§ Task
Only the lines with "master" in the entries below belong in the answer; please copy them.

##############################

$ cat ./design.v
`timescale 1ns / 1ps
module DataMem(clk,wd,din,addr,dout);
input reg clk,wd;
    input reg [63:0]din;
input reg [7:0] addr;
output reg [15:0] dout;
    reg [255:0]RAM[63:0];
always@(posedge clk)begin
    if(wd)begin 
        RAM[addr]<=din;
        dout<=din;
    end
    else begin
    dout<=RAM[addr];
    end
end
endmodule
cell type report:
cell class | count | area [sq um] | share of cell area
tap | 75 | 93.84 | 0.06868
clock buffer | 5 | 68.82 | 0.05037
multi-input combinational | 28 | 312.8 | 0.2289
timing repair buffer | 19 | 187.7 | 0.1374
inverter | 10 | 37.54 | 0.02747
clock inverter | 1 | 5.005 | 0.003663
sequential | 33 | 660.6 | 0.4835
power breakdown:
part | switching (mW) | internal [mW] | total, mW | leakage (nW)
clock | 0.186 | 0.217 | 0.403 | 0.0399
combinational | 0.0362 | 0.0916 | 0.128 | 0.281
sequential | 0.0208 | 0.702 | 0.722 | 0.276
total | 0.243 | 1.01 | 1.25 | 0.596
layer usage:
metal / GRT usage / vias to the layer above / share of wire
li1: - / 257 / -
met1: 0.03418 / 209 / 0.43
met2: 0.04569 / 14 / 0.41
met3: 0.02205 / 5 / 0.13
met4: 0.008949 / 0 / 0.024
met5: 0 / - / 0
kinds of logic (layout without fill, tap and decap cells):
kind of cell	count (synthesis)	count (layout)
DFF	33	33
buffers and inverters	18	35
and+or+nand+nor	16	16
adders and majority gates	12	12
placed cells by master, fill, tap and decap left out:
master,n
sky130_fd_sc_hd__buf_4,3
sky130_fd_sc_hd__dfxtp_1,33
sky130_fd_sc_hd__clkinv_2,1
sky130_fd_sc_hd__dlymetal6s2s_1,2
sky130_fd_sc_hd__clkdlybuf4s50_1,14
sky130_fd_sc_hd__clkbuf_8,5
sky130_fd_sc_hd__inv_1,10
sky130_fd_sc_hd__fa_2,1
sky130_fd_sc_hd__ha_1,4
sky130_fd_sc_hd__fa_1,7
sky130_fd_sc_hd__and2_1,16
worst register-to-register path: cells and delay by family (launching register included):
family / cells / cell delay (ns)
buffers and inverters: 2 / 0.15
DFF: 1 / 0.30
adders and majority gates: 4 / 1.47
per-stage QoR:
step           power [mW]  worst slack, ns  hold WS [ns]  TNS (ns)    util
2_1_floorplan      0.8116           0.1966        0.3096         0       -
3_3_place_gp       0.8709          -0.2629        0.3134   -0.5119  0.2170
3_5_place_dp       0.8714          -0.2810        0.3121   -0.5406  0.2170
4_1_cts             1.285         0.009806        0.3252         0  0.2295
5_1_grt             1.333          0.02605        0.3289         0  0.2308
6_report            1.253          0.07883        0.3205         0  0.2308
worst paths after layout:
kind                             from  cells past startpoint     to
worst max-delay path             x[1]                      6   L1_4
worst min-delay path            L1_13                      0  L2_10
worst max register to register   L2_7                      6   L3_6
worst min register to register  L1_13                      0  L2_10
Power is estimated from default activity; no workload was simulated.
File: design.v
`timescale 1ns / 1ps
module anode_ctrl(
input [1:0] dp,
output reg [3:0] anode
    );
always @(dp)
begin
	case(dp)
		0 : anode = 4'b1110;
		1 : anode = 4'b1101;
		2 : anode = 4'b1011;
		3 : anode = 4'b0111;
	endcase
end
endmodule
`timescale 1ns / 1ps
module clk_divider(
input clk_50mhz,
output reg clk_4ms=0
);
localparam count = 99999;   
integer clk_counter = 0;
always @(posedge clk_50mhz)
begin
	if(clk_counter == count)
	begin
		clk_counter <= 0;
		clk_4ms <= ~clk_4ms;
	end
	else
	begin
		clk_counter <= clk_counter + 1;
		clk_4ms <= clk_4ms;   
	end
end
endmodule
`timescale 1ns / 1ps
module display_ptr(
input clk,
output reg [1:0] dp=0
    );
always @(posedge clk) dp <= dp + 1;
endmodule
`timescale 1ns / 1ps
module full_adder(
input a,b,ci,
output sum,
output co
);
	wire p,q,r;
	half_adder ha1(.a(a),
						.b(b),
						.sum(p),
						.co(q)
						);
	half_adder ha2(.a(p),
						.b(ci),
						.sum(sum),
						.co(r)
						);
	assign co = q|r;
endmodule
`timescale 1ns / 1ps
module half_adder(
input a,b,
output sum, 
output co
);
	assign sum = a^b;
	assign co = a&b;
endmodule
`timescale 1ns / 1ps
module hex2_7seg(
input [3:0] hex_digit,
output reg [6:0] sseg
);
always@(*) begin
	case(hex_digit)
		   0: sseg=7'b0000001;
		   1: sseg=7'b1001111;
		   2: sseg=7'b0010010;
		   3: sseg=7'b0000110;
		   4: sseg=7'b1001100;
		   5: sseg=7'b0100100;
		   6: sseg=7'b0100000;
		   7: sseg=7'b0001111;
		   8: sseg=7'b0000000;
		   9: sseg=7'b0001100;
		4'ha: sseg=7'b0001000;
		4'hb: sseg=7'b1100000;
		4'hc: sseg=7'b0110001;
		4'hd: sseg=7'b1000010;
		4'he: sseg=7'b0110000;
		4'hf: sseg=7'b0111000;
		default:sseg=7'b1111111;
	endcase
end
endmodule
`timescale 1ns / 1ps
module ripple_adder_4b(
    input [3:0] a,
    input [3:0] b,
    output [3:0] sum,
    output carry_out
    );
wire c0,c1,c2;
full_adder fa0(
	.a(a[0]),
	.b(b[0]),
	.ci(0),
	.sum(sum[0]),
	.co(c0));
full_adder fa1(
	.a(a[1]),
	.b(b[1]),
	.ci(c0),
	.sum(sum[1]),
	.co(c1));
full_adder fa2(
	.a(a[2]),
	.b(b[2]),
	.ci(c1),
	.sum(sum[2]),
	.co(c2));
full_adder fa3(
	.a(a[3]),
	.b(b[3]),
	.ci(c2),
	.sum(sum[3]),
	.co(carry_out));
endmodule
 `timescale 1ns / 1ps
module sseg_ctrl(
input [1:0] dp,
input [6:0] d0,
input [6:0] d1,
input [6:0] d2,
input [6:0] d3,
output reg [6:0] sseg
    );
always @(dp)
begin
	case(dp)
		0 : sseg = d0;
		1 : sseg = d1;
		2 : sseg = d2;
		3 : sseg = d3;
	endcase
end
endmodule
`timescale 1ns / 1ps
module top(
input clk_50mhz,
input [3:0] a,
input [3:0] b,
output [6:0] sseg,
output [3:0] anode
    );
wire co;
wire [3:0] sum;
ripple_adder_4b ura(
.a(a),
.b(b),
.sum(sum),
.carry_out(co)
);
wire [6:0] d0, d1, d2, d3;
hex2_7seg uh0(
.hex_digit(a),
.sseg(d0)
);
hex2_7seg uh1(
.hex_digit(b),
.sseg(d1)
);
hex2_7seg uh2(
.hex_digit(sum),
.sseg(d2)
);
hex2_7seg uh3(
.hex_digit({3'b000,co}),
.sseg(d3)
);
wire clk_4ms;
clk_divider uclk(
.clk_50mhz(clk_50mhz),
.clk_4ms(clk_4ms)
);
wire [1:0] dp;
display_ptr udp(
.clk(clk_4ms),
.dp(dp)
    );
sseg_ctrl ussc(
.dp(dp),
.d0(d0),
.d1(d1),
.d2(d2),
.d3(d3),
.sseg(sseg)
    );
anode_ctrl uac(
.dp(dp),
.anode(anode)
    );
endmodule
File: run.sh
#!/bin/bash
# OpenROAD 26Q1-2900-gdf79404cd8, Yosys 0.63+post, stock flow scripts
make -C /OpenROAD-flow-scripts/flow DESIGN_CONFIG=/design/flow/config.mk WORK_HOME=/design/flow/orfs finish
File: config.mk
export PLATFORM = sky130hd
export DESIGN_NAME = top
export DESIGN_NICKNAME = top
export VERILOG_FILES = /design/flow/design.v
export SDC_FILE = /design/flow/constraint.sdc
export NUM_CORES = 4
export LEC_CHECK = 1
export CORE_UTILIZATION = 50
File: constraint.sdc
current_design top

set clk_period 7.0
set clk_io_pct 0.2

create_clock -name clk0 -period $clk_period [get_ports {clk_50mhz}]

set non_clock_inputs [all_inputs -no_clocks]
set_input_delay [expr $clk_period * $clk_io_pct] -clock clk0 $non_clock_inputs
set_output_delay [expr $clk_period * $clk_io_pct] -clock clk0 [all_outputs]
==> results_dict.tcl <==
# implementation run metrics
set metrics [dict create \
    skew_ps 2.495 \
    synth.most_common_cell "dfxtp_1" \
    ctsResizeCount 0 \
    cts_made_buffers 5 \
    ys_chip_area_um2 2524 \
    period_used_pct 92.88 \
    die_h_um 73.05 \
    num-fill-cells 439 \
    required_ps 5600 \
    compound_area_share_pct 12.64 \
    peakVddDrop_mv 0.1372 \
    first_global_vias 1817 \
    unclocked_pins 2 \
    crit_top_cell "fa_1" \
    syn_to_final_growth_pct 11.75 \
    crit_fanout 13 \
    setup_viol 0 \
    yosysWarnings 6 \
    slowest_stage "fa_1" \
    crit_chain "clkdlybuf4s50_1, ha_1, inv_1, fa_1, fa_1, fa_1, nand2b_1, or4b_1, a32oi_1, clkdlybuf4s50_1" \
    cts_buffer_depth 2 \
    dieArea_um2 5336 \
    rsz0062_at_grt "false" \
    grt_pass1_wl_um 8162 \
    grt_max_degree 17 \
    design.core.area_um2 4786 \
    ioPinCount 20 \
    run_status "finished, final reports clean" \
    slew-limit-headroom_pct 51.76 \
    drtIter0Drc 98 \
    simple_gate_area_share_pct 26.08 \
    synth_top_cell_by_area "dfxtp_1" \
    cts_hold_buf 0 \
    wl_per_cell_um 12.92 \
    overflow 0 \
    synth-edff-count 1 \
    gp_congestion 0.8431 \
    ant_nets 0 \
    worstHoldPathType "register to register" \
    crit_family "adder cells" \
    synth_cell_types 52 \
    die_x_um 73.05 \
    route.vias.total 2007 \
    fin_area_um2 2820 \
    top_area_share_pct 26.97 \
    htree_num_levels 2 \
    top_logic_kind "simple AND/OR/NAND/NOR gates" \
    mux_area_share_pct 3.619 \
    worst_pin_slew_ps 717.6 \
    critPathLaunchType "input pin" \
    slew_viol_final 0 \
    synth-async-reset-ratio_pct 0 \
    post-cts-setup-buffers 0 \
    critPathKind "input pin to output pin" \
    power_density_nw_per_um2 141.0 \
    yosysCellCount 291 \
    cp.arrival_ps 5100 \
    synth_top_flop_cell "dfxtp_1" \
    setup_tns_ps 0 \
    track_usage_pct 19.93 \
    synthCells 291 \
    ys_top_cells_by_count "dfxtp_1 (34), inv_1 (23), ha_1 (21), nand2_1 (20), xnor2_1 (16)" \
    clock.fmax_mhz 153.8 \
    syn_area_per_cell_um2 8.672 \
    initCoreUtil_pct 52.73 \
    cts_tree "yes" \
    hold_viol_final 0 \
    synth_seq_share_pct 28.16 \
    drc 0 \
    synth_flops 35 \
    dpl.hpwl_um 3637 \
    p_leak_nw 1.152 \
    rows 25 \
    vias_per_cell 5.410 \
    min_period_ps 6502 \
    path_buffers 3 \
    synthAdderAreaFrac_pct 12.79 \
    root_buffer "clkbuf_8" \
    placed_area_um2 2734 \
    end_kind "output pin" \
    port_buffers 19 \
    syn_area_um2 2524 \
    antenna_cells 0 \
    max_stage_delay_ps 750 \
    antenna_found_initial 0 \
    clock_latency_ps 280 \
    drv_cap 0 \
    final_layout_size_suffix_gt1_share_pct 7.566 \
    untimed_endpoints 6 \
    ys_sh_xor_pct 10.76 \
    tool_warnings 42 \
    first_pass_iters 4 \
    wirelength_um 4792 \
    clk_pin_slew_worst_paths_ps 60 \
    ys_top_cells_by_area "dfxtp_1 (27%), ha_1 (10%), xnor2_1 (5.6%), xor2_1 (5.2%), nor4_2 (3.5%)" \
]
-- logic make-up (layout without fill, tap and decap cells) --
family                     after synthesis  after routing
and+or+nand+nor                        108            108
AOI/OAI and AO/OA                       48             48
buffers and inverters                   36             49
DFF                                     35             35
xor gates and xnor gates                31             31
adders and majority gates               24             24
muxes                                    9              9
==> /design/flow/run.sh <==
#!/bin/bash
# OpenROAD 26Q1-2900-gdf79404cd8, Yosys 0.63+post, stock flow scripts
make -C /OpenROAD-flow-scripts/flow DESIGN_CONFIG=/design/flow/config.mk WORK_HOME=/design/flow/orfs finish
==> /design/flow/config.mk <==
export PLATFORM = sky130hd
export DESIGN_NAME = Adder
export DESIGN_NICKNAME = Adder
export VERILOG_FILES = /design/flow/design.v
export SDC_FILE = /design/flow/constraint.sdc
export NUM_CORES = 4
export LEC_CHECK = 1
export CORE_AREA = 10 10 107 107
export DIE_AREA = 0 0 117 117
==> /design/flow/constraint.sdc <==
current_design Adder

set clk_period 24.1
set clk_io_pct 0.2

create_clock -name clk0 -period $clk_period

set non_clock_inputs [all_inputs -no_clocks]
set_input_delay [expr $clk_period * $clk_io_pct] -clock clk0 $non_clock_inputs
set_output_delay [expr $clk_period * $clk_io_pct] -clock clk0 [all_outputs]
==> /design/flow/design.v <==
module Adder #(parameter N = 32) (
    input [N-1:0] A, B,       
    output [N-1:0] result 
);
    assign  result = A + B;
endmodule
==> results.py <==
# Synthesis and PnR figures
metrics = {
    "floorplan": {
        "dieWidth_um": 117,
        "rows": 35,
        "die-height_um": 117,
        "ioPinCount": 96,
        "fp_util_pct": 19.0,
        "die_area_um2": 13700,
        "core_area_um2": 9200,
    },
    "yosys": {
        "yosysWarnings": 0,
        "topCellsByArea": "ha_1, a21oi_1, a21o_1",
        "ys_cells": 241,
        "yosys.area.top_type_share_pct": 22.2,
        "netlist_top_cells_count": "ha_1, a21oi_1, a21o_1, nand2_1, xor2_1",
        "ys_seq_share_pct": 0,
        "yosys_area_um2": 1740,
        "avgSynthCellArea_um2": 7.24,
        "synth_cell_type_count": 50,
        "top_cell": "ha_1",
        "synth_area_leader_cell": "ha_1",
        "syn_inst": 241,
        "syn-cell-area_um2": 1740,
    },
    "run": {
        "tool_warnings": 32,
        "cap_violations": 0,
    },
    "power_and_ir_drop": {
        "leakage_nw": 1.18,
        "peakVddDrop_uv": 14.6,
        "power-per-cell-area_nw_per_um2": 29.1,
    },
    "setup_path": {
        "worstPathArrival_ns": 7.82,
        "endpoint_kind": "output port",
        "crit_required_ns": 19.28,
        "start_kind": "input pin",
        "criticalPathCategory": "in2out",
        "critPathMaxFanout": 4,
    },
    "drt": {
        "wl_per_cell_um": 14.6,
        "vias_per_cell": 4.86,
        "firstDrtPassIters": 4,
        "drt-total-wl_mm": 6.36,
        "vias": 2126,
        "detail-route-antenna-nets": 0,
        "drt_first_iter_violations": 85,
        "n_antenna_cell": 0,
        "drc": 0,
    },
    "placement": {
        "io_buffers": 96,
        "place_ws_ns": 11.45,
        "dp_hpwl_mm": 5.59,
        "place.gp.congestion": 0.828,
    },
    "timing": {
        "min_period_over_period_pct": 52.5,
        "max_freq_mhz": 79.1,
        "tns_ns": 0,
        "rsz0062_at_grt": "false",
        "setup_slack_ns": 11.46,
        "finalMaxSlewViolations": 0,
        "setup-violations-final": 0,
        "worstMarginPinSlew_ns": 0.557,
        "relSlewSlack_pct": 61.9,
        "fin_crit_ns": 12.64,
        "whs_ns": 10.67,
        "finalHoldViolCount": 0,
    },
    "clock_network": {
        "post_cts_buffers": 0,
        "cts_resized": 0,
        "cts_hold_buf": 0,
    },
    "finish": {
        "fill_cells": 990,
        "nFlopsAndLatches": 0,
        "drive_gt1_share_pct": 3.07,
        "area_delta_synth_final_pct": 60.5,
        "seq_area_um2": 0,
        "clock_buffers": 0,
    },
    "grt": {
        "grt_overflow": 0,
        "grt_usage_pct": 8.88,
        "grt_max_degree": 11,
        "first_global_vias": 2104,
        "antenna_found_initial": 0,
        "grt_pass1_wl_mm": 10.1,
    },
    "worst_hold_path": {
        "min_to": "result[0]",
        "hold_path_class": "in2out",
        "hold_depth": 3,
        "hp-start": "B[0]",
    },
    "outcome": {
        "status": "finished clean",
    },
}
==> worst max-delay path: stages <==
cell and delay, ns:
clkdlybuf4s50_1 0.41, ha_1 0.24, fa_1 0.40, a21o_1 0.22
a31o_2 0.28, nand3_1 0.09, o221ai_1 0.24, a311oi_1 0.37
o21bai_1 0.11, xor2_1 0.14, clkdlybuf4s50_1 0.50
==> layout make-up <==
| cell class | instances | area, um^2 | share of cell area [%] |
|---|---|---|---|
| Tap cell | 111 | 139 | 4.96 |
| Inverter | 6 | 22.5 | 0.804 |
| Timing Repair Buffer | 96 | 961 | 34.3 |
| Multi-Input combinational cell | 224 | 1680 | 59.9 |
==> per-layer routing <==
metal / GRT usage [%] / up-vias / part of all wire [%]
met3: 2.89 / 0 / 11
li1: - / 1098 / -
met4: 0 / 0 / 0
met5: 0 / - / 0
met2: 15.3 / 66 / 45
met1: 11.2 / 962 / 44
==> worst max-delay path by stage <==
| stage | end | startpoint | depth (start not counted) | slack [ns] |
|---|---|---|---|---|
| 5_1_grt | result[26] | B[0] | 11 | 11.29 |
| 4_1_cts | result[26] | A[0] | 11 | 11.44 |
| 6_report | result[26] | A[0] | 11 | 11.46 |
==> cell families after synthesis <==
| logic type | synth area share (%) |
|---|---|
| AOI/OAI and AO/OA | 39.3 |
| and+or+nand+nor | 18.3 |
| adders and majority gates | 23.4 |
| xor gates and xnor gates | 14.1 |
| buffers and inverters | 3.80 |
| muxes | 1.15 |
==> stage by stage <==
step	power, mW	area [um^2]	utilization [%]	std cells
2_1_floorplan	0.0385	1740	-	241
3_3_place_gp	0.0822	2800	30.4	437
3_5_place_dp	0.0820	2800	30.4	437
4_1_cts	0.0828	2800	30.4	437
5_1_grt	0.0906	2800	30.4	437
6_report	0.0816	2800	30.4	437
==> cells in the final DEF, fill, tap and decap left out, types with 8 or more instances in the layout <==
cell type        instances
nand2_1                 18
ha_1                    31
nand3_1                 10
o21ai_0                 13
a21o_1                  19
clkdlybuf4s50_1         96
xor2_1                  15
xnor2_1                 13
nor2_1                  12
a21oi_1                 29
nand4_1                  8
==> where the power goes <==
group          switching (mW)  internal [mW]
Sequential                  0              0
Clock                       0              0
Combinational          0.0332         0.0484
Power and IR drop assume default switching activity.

##############################

§ Written reply
placed cells by master, fill, tap and decap left out:
master,n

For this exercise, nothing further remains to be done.